ベッドの角度は30度以上になるようにし、座位が保てるならできるだけ前屈みになるようにしましょう。そして、30度は、患者自身で食事は目視できないため、食事の介助が必要です。リクライニング位45度以上が自力摂取可能です。また、食べてすぐベッドに横になるのは危険です。30分程は座ったままの状態にしてください
口に運ぶ量を加減しましょう
一口が多いと、中々飲み込めず誤嚥の元になってしまいます。また介助をする場合は、食べるスピードに合わせて口へ運びましょう。テレビなどを見ながら食べると誤嚥しやすくなるので、食事に集中できるようにしましょう。
嚥下機能を上げるリハビリを行う
唇や舌、頬などを動かす運動をする事で、誤嚥を予防します。唇を尖がらせたり、舌を突き出すとか上唇や下唇につけてみる、頬を膨らますなどの運動をします。また歯ブラシを使って、口の中をマッサージするのも良いです。

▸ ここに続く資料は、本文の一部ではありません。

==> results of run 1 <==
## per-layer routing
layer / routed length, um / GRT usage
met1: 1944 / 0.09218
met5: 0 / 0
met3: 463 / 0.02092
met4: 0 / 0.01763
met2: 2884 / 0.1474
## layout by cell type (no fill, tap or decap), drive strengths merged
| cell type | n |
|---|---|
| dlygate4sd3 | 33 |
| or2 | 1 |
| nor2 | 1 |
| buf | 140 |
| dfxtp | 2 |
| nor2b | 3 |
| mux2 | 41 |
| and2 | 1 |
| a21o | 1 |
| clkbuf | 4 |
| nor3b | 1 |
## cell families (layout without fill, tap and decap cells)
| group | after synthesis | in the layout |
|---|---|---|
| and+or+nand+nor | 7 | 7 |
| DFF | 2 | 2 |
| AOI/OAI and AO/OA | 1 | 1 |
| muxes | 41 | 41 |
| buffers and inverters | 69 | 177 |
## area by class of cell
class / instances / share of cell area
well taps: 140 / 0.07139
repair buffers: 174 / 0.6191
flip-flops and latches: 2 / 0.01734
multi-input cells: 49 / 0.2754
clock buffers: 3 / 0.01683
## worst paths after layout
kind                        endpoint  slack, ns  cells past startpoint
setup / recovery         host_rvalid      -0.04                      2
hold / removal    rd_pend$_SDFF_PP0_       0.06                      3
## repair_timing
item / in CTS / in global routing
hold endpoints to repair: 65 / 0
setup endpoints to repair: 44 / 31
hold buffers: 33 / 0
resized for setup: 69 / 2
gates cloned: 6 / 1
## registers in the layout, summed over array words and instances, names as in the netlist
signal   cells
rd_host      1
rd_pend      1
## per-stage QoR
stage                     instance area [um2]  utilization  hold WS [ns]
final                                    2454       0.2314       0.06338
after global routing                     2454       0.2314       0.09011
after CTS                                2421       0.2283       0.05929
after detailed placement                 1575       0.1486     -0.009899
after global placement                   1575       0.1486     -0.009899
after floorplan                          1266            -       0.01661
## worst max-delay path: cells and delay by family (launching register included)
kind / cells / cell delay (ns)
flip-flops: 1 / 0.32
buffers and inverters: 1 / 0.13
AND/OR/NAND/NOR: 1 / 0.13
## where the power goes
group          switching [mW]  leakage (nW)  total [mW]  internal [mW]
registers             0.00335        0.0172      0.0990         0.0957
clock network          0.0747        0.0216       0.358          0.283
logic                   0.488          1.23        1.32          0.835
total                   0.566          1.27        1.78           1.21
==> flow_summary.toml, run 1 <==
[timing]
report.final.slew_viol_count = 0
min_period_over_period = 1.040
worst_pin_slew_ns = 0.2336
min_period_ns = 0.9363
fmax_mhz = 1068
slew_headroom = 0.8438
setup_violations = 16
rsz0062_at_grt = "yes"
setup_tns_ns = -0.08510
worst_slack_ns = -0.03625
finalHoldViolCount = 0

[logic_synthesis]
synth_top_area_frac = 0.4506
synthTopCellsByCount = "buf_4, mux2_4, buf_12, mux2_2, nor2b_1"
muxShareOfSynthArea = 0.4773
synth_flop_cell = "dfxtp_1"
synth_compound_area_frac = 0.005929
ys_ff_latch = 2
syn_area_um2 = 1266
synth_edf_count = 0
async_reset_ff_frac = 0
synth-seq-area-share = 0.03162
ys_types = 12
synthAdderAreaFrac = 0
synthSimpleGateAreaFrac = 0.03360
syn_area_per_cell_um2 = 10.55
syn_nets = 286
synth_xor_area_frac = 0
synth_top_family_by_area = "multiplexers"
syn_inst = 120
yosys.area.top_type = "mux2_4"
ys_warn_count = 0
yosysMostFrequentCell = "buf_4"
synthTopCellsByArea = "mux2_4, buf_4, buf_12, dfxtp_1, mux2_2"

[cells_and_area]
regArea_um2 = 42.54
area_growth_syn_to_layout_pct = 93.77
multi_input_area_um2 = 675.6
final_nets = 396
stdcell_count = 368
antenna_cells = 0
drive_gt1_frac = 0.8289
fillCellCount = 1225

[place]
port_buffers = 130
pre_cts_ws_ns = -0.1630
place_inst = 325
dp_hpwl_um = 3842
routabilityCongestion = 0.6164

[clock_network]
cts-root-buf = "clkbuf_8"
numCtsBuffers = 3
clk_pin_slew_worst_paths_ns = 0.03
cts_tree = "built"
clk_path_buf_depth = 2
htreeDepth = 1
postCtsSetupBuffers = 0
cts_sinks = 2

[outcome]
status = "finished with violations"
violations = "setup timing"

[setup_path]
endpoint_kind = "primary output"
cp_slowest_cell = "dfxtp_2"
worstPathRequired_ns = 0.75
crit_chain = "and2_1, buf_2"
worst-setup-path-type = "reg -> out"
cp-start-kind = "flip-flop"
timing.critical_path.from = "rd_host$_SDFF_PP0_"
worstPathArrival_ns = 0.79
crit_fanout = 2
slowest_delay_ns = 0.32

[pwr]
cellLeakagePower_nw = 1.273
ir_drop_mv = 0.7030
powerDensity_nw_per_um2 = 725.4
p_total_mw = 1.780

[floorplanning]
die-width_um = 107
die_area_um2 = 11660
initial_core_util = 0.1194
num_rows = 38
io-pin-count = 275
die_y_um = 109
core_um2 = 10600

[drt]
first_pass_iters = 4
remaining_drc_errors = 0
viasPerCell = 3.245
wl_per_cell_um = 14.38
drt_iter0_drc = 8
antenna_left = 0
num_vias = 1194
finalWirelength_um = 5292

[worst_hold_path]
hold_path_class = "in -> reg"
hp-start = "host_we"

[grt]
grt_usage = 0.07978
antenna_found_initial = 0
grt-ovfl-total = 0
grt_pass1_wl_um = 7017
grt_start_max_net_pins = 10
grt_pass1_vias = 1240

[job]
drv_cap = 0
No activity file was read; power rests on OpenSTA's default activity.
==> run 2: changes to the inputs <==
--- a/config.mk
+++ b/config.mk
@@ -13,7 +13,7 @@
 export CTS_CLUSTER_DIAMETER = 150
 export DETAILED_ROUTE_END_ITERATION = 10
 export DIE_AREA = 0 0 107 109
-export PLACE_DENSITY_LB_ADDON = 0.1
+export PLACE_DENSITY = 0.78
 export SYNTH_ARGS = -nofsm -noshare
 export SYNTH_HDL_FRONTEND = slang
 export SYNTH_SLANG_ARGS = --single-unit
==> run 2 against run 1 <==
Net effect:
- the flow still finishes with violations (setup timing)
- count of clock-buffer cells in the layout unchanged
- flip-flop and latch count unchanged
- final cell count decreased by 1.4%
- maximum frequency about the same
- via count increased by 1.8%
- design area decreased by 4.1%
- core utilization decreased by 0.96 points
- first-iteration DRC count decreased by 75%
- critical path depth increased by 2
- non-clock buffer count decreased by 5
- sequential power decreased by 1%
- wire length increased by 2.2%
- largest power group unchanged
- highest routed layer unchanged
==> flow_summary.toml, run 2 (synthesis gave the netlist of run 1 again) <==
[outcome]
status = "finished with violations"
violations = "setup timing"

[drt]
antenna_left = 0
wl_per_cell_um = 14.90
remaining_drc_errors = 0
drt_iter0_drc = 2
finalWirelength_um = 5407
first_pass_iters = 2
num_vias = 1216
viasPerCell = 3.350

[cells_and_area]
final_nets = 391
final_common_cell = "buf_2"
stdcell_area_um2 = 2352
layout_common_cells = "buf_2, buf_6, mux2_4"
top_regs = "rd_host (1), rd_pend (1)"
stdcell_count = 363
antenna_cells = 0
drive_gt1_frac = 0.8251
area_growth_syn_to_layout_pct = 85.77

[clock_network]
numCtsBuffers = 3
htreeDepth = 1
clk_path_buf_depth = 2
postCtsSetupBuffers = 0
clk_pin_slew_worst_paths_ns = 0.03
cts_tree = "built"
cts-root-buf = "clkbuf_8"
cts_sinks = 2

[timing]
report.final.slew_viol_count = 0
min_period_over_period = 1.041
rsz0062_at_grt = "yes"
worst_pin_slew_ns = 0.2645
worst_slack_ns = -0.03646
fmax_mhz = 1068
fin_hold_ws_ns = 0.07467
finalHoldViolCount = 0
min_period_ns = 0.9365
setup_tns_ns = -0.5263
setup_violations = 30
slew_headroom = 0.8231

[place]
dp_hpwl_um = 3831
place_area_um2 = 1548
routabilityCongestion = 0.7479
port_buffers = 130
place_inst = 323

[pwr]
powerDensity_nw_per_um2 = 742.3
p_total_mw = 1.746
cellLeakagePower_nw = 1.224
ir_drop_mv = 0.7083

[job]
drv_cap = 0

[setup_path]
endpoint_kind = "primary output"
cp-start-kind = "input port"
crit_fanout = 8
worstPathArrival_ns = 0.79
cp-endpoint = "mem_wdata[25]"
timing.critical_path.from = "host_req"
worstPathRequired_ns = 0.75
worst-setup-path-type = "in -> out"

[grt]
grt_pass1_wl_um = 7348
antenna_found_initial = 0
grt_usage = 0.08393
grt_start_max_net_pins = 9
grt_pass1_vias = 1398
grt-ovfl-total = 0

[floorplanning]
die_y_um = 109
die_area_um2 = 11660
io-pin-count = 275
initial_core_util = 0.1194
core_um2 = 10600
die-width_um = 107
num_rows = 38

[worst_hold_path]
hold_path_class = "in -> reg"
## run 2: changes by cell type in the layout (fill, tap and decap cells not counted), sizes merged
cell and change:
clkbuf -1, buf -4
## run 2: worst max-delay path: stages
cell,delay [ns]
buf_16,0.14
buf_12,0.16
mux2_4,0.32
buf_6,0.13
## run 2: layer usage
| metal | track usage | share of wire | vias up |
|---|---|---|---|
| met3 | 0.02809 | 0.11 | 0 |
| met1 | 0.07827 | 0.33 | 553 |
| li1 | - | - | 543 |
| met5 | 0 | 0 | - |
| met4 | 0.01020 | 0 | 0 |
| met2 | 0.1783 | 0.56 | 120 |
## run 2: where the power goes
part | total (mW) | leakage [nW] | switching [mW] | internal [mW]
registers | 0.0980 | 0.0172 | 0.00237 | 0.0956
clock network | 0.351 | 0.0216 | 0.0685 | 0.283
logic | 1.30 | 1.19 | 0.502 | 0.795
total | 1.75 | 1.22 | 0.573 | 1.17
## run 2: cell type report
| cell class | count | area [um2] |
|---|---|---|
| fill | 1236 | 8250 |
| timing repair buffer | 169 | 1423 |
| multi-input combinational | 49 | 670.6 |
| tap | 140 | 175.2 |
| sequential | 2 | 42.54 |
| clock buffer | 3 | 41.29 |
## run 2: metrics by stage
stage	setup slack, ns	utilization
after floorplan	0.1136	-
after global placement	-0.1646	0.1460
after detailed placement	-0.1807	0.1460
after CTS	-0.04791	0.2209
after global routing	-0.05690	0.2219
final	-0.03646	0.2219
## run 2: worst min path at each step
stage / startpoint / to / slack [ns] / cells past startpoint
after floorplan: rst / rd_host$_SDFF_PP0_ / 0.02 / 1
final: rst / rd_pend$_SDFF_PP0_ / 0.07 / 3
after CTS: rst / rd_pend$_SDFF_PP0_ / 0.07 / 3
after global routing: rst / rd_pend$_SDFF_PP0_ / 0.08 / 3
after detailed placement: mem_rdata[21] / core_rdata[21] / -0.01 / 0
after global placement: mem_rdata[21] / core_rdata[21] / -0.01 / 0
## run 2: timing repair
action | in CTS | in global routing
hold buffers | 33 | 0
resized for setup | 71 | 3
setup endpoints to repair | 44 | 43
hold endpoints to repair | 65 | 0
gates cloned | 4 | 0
<file path="src/hw/rv_pkg.sv">
package rv_pkg;

  // datapath and address widths
  localparam int XLEN      = 32;
  localparam int REG_IDX_W = 5;

  // unified memory geometry, word addressed
  localparam int MEM_WORDS = 256;
  localparam int MEM_AW    = 8;

  // first fetch address after run
  localparam logic [XLEN-1:0] RESET_PC = 32'h0000_0000;

  // major opcodes of the kept subset
  localparam logic [6:0] OP_REG    = 7'b0110011;
  localparam logic [6:0] OP_IMM    = 7'b0010011;
  localparam logic [6:0] OP_LUI    = 7'b0110111;
  localparam logic [6:0] OP_AUIPC  = 7'b0010111;
  localparam logic [6:0] OP_LOAD   = 7'b0000011;
  localparam logic [6:0] OP_STORE  = 7'b0100011;
  localparam logic [6:0] OP_BRANCH = 7'b1100011;
  localparam logic [6:0] OP_SYSTEM = 7'b1110011;

  // funct3 values that must match
  localparam logic [2:0] F3_ADD = 3'b000;
  localparam logic [2:0] F3_LW  = 3'b010;
  localparam logic [2:0] F3_SW  = 3'b010;
  localparam logic [2:0] F3_BEQ = 3'b000;

  // funct7 for the register-register ops
  localparam logic [6:0] F7_ADD = 7'b0000000;
  localparam logic [6:0] F7_SUB = 7'b0100000;

  // ebreak is matched on the whole word
  localparam logic [XLEN-1:0] EBREAK_WORD = 32'h0010_0073;

  // core state codes
  localparam int         ST_W     = 3;
  localparam logic [2:0] ST_IDLE  = 3'd0;
  localparam logic [2:0] ST_FETCH = 3'd1;
  localparam logic [2:0] ST_IWAIT = 3'd2;
  localparam logic [2:0] ST_EXEC  = 3'd3;
  localparam logic [2:0] ST_DWAIT = 3'd4;
  localparam logic [2:0] ST_HALT  = 3'd5;

  typedef enum logic [1:0] {
    ALU_ADD    = 2'd0,
    ALU_SUB    = 2'd1,
    ALU_PASS_B = 2'd2
  } alu_op_e;

  // one instruction word, five views of the same bits
  typedef struct packed {
    logic [6:0] funct7;
    logic [4:0] rs2;
    logic [4:0] rs1;
    logic [2:0] funct3;
    logic [4:0] rd;
    logic [6:0] opcode;
  } r_fmt_t;

  typedef struct packed {
    logic [11:0] imm;
    logic [4:0]  rs1;
    logic [2:0]  funct3;
    logic [4:0]  rd;
    logic [6:0]  opcode;
  } i_fmt_t;

  typedef struct packed {
    logic [6:0] imm_11_5;
    logic [4:0] rs2;
    logic [4:0] rs1;
    logic [2:0] funct3;
    logic [4:0] imm_4_0;
    logic [6:0] opcode;
  } s_fmt_t;

  typedef struct packed {
    logic       imm_12;
    logic [5:0] imm_10_5;
    logic [4:0] rs2;
    logic [4:0] rs1;
    logic [2:0] funct3;
    logic [3:0] imm_4_1;
    logic       imm_11;
    logic [6:0] opcode;
  } b_fmt_t;

  typedef struct packed {
    logic [19:0] imm_31_12;
    logic [4:0]  rd;
    logic [6:0]  opcode;
  } u_fmt_t;

  typedef union packed {
    r_fmt_t r;
    i_fmt_t i;
    s_fmt_t s;
    b_fmt_t b;
    u_fmt_t u;
  } rv_inst_u;

endpackage

</file>
<file path="src/hw/rv_decoder.sv">
`timescale 1ns/10ps

module rv_decoder (
  input  rv_pkg::rv_inst_u              inst,
  output logic [rv_pkg::REG_IDX_W-1:0]  rd,
  output logic [rv_pkg::REG_IDX_W-1:0]  rs1,
  output logic [rv_pkg::REG_IDX_W-1:0]  rs2,
  output logic [rv_pkg::XLEN-1:0]       imm,
  output rv_pkg::alu_op_e               alu_op,
  output logic                          use_imm,
  output logic                          use_pc,
  output logic                          is_load,
  output logic                          is_store,
  output logic                          is_branch,
  output logic                          reg_write,
  output logic                          is_ebreak,
  output logic                          illegal
);
  import rv_pkg::*;

  // register fields sit at the same bits in every format
  assign rd  = inst.r.rd;
  assign rs1 = inst.r.rs1;
  assign rs2 = inst.r.rs2;

  // immediate picked by format
  always_comb begin
    case (inst.r.opcode)
      OP_STORE:
        imm = {{20{inst.s.imm_11_5[6]}}, inst.s.imm_11_5, inst.s.imm_4_0};
      OP_BRANCH:
        imm = {{19{inst.b.imm_12}}, inst.b.imm_12, inst.b.imm_11,
               inst.b.imm_10_5, inst.b.imm_4_1, 1'b0};
      OP_LUI, OP_AUIPC:
        imm = {inst.u.imm_31_12, 12'h000};
      default:
        imm = {{20{inst.i.imm[11]}}, inst.i.imm};
    endcase
  end

  // class flags, anything off the legal list falls to illegal
  always_comb begin
    alu_op    = ALU_ADD;
    use_imm   = 1'b0;
    use_pc    = 1'b0;
    is_load   = 1'b0;
    is_store  = 1'b0;
    is_branch = 1'b0;
    reg_write = 1'b0;
    is_ebreak = 1'b0;
    illegal   = 1'b0;
    case (inst.r.opcode)
      OP_REG: begin
        if (inst.r.funct3 == F3_ADD && inst.r.funct7 == F7_ADD) begin
          reg_write = 1'b1;
        end else if (inst.r.funct3 == F3_ADD && inst.r.funct7 == F7_SUB) begin
          alu_op    = ALU_SUB;
          reg_write = 1'b1;
        end else begin
          illegal = 1'b1;
        end
      end
      OP_IMM: begin
        // addi only
        if (inst.i.funct3 == F3_ADD) begin
          use_imm   = 1'b1;
          reg_write = 1'b1;
        end else begin
          illegal = 1'b1;
        end
      end
      OP_LUI: begin
        alu_op    = ALU_PASS_B;
        use_imm   = 1'b1;
        reg_write = 1'b1;
      end
      OP_AUIPC: begin
        // pc plus upper immediate
        use_pc    = 1'b1;
        use_imm   = 1'b1;
        reg_write = 1'b1;
      end
      OP_LOAD: begin
        if (inst.i.funct3 == F3_LW) begin
          use_imm   = 1'b1;
          is_load   = 1'b1;
          reg_write = 1'b1;
        end else begin
          illegal = 1'b1;
        end
      end
      OP_STORE: begin
        if (inst.s.funct3 == F3_SW) begin
          use_imm  = 1'b1;
          is_store = 1'b1;
        end else begin
          illegal = 1'b1;
        end
      end
      OP_BRANCH: begin
        // beq compares through the subtractor
        if (inst.b.funct3 == F3_BEQ) begin
          alu_op    = ALU_SUB;
          is_branch = 1'b1;
        end else begin
          illegal = 1'b1;
        end
      end
      OP_SYSTEM: begin
        if (inst == EBREAK_WORD) begin
          is_ebreak = 1'b1;
        end else begin
          illegal = 1'b1;
        end
      end
      default: illegal = 1'b1;
    endcase
  end

endmodule

</file>
<file path="src/hw/rv_regfile.sv">
`timescale 1ns/10ps

module rv_regfile (
  input  logic                          clk,
  input  logic [rv_pkg::REG_IDX_W-1:0]  rs1,
  input  logic [rv_pkg::REG_IDX_W-1:0]  rs2,
  input  logic [rv_pkg::REG_IDX_W-1:0]  rd,
  input  logic                          we,
  input  logic [rv_pkg::XLEN-1:0]       wdata,
  output logic [rv_pkg::XLEN-1:0]       rdata1,
  output logic [rv_pkg::XLEN-1:0]       rdata2
);
  import rv_pkg::*;

  // x1..x31 only, x0 has no storage
  logic [XLEN-1:0] regs [1:(2**REG_IDX_W)-1];

  // writes to x0 dropped
  always_ff @(posedge clk) begin
    if (we && rd != '0) begin
      regs[rd] <= wdata;
    end
  end

  // combinational reads, x0 reads as zero
  assign rdata1 = (rs1 == '0) ? '0 : regs[rs1];
  assign rdata2 = (rs2 == '0) ? '0 : regs[rs2];

endmodule

</file>
<file path="src/hw/rv_alu.sv">
`timescale 1ns/10ps

module rv_alu (
  input  logic [rv_pkg::XLEN-1:0]  a,
  input  logic [rv_pkg::XLEN-1:0]  b,
  input  rv_pkg::alu_op_e          op,
  output logic [rv_pkg::XLEN-1:0]  result,
  output logic                     zero
);
  import rv_pkg::*;

  always_comb begin
    case (op)
      ALU_SUB:    result = a - b;
      // lui passes the immediate straight through
      ALU_PASS_B: result = b;
      default:    result = a + b;
    endcase
  end

  // beq looks at this on the difference
  assign zero = (result == '0);

endmodule

</file>
<file path="src/hw/rv_core.sv">
`timescale 1ns/10ps

module rv_core (
  input  logic                     clk,
  input  logic                     rst,
  input  logic                     run,
  output logic                     mem_req,
  output logic                     mem_we,
  output logic [rv_pkg::XLEN-1:0]  mem_addr,
  output logic [rv_pkg::XLEN-1:0]  mem_wdata,
  input  logic                     mem_gnt,
  input  logic                     mem_rvalid,
  input  logic [rv_pkg::XLEN-1:0]  mem_rdata,
  output logic [rv_pkg::XLEN-1:0]  pc,
  output logic                     halted,
  output logic                     trap
);
  import rv_pkg::*;

  logic [ST_W-1:0]      state;
  rv_inst_u             inst_q;

  logic [REG_IDX_W-1:0] rd;
  logic [REG_IDX_W-1:0] rs1;
  logic [REG_IDX_W-1:0] rs2;
  logic [XLEN-1:0]      imm;
  alu_op_e              alu_op;
  logic                 use_imm;
  logic                 use_pc;
  logic                 is_load;
  logic                 is_store;
  logic                 is_branch;
  logic                 reg_write;
  logic                 is_ebreak;
  logic                 illegal;

  logic [XLEN-1:0]      rs1_data;
  logic [XLEN-1:0]      rs2_data;
  logic [XLEN-1:0]      op_a;
  logic [XLEN-1:0]      op_b;
  logic [XLEN-1:0]      alu_result;
  logic                 alu_zero;
  logic                 rf_we;
  logic [XLEN-1:0]      rf_wdata;
  logic [XLEN-1:0]      pc_seq;
  logic [XLEN-1:0]      pc_next;
  logic                 mem_op;

  rv_decoder u_decoder (
    .inst      (inst_q),
    .rd        (rd),
    .rs1       (rs1),
    .rs2       (rs2),
    .imm       (imm),
    .alu_op    (alu_op),
    .use_imm   (use_imm),
    .use_pc    (use_pc),
    .is_load   (is_load),
    .is_store  (is_store),
    .is_branch (is_branch),
    .reg_write (reg_write),
    .is_ebreak (is_ebreak),
    .illegal   (illegal)
  );

  rv_regfile u_regfile (
    .clk    (clk),
    .rs1    (rs1),
    .rs2    (rs2),
    .rd     (rd),
    .we     (rf_we),
    .wdata  (rf_wdata),
    .rdata1 (rs1_data),
    .rdata2 (rs2_data)
  );

  // operand muxes
  assign op_a = use_pc ? pc : rs1_data;
  assign op_b = use_imm ? imm : rs2_data;

  rv_alu u_alu (
    .a      (op_a),
    .b      (op_b),
    .op     (alu_op),
    .result (alu_result),
    .zero   (alu_zero)
  );

  // taken beq jumps by the b-format offset
  assign pc_seq  = pc + 32'd4;
  assign pc_next = (is_branch && alu_zero) ? pc + imm : pc_seq;
  assign mem_op  = is_load | is_store;

  // alu result in exec, load data when it returns
  assign rf_we    = (state == ST_EXEC && reg_write && !is_load) ||
                    (state == ST_DWAIT && mem_rvalid && reg_write);
  assign rf_wdata = (state == ST_DWAIT) ? mem_rdata : alu_result;

  // bus request straight from the state, held until granted
  always_comb begin
    mem_req   = 1'b0;
    mem_we    = 1'b0;
    mem_addr  = pc;
    mem_wdata = rs2_data;
    if (state == ST_FETCH) begin
      mem_req = 1'b1;
    end else if (state == ST_EXEC && mem_op) begin
      // lw and sw address is the alu sum
      mem_req  = 1'b1;
      mem_we   = is_store;
      mem_addr = alu_result;
    end
  end

  assign halted = (state == ST_HALT);

  always_ff @(posedge clk) begin
    if (rst) begin
      state <= ST_IDLE;
      pc    <= RESET_PC;
      trap  <= 1'b0;
    end else begin
      case (state)
        ST_IDLE: begin
          if (run) begin
            state <= ST_FETCH;
          end
        end
        ST_FETCH: begin
          // host may hold us off here
          if (mem_gnt) begin
            state <= ST_IWAIT;
          end
        end
        ST_IWAIT: begin
          if (mem_rvalid) begin
            state <= ST_EXEC;
          end
        end
        ST_EXEC: begin
          if (illegal) begin
            // pc stays on the bad word
            trap  <= 1'b1;
            state <= ST_HALT;
          end else if (is_ebreak) begin
            state <= ST_HALT;
          end else if (mem_op) begin
            if (mem_gnt && is_load) begin
              state <= ST_DWAIT;
            end else if (mem_gnt) begin
              pc    <= pc_seq;
              state <= ST_FETCH;
            end
          end else begin
            pc    <= pc_next;
            state <= ST_FETCH;
          end
        end
        ST_DWAIT: begin
          if (mem_rvalid) begin
            pc    <= pc_seq;
            state <= ST_FETCH;
          end
        end
        default: state <= ST_HALT;
      endcase
    end
  end

  // fetched word, no reset needed
  always_ff @(posedge clk) begin
    if (state == ST_IWAIT && mem_rvalid) begin
      inst_q <= mem_rdata;
    end
  end

endmodule

</file>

口腔体操は、毎回の食事の前に5~10分程度行うと効果的です。
●パタカラ体操 「パタカラ、パタカラ、パタカラ・・・」 と 『パ タ カ ラ』 を出来るだけ早くはっきりと発音することで、舌や唇のy体操になります。 「パタカラ」以外の好きな早口言葉で行っても効果があります。
●舌体操 舌を前後、左右、上下に動かすことで舌の力や、動く範囲を向上させる訓練です。
口の中を清潔にする
誤嚥による肺炎を予防する為にも、口の中を清潔にしておきましょう。口の中は細菌が繁殖しやすく、唾液に菌が付いたまま誤嚥すると、肺炎になってしまう恐れがあります。歯だけではなく舌も磨き、うがいができるなら行いましょう。また入れ歯があれば、外して洗浄します。
日常生活の変化に気をつけ、早めにかかりつけの医師や病院に相談することが、誤嚥性肺炎の発見につながります。